**Exercise input:**
# # # # # # #
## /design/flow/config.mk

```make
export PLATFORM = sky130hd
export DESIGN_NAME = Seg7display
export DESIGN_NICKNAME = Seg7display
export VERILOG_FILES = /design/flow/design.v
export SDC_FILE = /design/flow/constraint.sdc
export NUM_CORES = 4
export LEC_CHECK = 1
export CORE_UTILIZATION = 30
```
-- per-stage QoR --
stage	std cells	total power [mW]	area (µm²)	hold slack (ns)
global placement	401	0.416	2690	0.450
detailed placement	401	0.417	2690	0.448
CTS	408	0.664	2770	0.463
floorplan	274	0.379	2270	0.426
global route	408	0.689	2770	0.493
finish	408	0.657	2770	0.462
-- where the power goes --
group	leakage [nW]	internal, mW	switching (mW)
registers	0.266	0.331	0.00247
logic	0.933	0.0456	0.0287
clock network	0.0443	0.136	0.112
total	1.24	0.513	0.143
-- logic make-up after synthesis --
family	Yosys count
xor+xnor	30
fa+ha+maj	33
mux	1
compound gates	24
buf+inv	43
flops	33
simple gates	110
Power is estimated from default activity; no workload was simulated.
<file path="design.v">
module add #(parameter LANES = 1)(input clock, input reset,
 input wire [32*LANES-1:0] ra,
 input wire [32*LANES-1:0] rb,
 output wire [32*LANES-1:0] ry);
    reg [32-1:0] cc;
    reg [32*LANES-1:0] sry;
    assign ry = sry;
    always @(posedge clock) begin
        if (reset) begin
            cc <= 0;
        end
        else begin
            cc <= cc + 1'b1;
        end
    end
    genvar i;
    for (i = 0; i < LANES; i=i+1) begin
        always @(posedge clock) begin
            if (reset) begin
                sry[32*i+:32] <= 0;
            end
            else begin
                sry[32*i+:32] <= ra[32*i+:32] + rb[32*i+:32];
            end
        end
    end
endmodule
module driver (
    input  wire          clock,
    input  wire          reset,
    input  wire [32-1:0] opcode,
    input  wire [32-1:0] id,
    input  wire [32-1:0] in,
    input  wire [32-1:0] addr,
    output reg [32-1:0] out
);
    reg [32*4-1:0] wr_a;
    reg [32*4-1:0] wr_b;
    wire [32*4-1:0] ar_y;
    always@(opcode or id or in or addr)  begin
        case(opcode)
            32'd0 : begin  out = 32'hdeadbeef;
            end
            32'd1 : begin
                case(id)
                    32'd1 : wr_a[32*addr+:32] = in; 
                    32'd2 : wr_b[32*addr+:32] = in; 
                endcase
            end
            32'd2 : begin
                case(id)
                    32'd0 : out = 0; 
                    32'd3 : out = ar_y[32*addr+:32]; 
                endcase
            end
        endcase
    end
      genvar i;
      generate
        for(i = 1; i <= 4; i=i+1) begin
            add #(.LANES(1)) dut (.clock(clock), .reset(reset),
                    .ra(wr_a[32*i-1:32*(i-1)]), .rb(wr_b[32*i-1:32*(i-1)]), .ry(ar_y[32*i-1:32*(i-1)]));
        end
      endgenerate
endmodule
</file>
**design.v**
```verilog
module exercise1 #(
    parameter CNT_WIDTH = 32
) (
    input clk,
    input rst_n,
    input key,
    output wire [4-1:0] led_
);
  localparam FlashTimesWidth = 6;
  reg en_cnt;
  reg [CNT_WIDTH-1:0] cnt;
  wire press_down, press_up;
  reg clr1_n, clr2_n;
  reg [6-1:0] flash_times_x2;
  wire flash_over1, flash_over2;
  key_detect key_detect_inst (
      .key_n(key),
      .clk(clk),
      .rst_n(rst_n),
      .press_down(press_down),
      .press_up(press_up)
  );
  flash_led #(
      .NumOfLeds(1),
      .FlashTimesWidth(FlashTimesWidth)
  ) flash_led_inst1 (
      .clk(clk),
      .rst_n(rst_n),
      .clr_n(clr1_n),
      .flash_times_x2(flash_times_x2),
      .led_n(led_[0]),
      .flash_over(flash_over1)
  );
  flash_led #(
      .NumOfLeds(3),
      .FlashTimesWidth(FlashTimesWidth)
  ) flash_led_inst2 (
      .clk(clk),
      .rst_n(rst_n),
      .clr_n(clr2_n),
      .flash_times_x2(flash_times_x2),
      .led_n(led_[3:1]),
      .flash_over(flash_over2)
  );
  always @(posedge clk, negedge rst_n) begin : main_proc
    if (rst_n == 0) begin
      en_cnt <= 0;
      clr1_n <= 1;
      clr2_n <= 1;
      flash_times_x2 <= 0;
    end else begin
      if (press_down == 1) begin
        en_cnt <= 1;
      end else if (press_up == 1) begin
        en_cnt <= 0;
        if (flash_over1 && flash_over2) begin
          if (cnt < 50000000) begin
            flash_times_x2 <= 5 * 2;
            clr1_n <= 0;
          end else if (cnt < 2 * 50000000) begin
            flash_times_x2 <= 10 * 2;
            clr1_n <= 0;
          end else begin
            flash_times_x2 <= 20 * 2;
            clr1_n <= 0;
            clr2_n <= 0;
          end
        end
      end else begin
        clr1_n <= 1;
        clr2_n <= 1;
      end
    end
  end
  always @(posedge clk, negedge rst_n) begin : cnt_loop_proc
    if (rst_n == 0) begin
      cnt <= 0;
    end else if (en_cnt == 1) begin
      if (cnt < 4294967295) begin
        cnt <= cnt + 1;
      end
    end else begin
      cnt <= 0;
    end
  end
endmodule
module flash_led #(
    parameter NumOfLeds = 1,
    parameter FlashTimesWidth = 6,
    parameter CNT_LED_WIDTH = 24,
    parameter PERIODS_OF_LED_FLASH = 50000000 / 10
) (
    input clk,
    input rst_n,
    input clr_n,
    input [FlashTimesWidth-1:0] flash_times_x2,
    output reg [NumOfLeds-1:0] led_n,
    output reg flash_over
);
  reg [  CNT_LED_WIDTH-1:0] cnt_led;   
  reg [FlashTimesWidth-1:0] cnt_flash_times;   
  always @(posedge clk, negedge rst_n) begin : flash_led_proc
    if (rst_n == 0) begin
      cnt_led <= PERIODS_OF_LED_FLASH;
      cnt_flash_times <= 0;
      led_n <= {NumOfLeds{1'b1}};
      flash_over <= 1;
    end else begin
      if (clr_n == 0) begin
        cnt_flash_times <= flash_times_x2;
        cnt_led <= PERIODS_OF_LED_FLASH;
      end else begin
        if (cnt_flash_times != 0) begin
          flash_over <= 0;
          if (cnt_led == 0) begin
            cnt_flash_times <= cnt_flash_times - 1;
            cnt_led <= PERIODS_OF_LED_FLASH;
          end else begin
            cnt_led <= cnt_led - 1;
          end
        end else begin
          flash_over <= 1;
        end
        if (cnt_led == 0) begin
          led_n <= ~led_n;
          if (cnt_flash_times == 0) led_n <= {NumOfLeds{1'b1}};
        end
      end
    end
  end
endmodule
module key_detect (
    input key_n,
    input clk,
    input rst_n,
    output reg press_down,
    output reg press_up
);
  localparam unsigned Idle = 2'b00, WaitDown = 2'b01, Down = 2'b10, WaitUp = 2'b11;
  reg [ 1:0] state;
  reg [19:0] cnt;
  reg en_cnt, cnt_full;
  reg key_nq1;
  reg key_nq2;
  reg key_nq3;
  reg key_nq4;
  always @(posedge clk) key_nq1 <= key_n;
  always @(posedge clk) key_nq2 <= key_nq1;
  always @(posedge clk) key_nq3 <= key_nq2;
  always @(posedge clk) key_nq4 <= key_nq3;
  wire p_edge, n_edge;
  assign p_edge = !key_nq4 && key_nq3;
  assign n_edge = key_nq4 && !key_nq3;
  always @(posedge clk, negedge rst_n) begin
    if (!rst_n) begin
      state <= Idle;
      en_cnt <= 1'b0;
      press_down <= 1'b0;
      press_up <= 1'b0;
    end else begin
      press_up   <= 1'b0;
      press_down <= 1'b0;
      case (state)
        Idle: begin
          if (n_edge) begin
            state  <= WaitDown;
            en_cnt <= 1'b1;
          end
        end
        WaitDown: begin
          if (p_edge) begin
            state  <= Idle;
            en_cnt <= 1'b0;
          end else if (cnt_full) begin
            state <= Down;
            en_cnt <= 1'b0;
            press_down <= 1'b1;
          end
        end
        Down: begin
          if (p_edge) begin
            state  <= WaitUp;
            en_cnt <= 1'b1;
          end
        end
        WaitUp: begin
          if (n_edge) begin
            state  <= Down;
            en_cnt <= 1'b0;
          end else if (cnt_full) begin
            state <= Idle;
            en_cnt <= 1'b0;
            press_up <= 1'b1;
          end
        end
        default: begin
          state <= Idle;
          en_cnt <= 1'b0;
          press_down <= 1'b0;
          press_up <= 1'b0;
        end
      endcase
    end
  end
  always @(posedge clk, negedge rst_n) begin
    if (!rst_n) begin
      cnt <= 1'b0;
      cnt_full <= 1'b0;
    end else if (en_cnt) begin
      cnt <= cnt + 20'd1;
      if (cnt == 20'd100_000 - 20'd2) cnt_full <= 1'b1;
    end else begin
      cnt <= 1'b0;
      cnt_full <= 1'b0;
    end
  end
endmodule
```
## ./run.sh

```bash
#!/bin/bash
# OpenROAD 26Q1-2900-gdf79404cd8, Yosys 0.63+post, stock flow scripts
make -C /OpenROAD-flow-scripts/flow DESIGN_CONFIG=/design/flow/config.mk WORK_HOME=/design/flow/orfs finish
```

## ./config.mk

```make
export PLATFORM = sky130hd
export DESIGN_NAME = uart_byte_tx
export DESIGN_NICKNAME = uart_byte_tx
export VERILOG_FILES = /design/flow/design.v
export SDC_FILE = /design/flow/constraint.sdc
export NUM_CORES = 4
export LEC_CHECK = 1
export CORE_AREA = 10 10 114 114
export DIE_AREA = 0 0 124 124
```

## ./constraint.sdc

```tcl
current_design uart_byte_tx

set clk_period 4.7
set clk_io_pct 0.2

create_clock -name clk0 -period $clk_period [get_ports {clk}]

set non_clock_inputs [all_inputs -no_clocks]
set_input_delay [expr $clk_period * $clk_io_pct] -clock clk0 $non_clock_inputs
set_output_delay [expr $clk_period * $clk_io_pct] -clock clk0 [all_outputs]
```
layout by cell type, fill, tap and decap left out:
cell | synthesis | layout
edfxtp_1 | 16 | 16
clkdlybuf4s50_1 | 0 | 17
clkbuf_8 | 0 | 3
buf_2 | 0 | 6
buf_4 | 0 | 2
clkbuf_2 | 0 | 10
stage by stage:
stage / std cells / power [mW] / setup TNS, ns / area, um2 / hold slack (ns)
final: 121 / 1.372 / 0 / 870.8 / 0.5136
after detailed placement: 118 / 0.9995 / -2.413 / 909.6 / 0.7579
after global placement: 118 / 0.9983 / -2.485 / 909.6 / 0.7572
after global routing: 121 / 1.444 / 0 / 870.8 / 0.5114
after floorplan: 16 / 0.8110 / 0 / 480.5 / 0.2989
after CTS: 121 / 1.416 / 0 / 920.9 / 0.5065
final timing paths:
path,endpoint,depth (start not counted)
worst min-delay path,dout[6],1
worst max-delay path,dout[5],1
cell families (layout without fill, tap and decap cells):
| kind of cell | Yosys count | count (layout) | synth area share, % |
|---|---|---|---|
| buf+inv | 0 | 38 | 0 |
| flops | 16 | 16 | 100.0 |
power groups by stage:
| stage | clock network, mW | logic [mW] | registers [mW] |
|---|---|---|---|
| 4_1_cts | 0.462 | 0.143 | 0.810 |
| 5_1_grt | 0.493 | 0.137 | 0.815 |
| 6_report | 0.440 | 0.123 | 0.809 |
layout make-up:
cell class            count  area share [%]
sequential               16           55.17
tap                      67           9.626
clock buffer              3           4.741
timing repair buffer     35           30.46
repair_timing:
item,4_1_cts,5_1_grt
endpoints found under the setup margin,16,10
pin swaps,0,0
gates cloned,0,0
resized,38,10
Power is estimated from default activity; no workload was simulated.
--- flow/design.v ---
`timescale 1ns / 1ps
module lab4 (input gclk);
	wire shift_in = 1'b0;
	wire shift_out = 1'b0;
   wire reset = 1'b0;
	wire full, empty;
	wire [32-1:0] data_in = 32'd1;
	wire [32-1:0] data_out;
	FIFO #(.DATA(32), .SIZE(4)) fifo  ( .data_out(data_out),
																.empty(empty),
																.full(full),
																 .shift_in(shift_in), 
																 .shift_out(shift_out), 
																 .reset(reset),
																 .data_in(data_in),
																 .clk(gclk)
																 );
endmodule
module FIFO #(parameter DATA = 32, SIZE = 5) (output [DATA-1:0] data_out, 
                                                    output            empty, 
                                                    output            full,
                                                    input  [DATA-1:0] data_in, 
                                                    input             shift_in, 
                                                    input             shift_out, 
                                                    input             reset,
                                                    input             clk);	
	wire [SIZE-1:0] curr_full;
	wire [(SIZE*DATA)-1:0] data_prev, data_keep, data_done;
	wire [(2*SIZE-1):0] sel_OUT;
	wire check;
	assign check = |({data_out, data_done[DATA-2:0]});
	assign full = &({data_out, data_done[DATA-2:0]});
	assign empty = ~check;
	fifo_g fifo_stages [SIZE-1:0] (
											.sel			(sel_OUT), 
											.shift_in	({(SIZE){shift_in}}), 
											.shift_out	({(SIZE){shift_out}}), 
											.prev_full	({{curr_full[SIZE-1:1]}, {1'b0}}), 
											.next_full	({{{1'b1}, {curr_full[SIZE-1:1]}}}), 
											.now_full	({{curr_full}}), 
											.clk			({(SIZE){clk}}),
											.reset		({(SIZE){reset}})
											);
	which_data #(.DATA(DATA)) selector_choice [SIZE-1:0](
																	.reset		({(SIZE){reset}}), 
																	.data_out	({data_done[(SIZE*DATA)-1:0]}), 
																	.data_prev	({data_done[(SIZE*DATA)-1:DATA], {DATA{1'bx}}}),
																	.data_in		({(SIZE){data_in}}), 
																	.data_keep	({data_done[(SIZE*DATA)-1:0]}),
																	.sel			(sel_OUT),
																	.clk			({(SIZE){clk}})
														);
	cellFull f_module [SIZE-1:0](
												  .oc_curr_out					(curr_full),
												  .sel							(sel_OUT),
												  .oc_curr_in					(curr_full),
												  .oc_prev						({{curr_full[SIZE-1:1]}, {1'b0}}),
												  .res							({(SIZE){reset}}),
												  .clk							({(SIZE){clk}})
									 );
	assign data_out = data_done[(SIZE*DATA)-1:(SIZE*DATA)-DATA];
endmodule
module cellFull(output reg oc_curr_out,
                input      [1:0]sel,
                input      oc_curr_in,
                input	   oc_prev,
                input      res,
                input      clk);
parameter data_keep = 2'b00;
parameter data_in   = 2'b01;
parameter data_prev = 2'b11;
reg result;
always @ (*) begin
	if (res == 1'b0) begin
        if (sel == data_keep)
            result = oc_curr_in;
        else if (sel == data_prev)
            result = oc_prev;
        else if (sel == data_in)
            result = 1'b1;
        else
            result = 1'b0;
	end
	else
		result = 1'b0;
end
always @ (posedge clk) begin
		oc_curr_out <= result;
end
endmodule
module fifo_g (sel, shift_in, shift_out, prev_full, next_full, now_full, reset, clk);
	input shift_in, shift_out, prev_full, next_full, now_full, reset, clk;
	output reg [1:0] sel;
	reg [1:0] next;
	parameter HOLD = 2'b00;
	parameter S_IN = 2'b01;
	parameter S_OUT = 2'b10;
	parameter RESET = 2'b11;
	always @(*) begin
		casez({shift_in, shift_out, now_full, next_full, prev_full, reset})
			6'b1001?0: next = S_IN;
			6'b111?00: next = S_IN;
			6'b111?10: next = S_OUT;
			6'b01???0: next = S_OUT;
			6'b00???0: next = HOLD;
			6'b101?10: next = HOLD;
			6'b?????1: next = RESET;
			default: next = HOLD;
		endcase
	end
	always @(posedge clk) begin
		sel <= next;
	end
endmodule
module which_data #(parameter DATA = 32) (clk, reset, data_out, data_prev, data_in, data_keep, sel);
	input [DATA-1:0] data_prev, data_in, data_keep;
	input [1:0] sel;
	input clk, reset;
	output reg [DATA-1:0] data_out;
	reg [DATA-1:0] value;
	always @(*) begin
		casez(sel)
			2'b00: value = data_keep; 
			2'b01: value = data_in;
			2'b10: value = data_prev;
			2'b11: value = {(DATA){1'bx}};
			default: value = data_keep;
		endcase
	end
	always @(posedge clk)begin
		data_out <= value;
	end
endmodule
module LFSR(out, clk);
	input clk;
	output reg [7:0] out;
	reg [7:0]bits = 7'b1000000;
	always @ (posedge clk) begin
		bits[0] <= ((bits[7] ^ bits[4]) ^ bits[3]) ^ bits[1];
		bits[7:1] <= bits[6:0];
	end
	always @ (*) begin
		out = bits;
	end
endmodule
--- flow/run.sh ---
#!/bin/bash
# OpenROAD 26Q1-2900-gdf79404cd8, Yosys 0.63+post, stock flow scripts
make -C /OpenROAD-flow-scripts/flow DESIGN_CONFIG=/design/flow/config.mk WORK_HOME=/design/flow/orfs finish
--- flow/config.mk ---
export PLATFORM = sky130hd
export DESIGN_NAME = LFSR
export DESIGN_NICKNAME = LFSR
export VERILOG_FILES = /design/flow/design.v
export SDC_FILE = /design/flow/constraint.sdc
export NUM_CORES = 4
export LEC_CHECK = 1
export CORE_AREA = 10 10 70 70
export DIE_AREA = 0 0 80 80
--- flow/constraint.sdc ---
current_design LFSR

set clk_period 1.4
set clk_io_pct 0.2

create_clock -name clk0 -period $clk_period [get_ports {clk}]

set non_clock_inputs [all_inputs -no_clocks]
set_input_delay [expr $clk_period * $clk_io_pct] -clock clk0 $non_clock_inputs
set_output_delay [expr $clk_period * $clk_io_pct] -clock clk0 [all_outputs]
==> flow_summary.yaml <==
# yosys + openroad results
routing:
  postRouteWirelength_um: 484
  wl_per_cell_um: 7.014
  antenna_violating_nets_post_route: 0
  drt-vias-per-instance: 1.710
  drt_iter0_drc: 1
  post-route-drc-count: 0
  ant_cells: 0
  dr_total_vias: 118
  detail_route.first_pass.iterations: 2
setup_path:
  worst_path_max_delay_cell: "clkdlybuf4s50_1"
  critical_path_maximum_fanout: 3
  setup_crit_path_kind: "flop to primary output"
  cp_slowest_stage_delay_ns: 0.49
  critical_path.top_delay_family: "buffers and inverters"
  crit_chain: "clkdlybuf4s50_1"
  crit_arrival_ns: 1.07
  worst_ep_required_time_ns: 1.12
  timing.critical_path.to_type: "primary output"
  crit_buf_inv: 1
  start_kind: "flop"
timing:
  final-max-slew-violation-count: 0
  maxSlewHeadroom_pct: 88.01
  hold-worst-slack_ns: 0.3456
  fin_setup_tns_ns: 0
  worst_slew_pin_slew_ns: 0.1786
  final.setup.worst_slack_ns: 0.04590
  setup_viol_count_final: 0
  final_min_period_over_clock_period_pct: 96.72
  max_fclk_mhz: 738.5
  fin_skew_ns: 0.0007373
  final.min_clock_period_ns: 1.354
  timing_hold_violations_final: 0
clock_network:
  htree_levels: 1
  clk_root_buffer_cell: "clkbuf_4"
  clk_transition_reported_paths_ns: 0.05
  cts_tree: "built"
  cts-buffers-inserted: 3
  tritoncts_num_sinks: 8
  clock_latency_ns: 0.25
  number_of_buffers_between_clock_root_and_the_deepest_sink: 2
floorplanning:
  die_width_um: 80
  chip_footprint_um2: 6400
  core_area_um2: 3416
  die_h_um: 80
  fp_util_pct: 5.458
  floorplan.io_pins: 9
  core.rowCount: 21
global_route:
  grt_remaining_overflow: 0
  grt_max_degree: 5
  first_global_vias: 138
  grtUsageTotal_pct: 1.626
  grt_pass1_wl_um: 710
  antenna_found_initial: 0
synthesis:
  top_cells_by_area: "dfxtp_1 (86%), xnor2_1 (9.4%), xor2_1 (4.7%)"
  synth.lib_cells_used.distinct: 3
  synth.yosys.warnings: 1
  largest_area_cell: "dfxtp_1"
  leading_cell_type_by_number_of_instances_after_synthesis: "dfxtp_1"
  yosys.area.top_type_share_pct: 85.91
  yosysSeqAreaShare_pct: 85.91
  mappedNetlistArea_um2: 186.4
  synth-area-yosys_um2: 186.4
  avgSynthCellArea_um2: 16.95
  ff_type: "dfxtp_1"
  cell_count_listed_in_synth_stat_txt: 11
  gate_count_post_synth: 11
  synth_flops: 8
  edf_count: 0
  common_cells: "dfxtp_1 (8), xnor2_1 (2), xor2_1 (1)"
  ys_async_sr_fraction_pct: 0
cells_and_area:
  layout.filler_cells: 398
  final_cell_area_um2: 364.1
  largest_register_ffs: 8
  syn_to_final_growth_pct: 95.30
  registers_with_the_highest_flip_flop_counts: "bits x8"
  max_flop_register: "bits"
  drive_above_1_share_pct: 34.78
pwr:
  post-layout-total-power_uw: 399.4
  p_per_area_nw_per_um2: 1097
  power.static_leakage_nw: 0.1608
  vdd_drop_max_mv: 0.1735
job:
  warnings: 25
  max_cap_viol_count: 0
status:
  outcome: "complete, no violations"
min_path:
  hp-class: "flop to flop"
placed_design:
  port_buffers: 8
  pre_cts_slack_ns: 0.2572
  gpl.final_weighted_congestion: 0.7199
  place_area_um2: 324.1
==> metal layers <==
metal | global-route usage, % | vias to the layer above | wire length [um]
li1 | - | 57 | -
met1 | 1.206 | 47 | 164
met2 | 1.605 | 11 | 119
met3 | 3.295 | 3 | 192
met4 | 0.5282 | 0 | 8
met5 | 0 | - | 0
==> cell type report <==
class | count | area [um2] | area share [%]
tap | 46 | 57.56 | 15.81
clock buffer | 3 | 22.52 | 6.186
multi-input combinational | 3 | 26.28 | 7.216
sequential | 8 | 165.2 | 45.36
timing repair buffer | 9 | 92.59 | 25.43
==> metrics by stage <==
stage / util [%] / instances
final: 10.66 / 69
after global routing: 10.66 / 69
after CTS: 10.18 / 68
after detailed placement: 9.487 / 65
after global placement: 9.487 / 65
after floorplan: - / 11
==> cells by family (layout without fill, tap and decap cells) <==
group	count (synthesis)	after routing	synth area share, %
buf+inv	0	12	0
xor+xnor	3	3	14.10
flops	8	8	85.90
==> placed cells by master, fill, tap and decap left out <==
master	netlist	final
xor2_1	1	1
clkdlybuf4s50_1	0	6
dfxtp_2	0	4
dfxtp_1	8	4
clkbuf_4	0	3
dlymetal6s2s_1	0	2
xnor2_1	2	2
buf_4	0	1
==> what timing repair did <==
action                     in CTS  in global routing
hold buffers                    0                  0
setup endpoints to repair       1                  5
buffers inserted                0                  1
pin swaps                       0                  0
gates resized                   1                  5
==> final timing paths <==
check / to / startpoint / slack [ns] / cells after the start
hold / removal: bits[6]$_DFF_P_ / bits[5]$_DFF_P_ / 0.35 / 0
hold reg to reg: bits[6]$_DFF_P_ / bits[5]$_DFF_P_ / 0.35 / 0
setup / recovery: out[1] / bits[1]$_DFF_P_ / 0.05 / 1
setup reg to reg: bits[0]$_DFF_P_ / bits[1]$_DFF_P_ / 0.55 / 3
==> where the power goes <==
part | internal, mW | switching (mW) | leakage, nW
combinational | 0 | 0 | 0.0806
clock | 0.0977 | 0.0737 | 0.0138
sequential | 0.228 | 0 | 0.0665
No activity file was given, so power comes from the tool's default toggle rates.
# # # # # # #
**To do:**
Report all lines in the listing above that contain the word "logic".

**Exercise response:**
logic	0.933	0.0456	0.0287
-- logic make-up after synthesis --
| stage | clock network, mW | logic [mW] | registers [mW] |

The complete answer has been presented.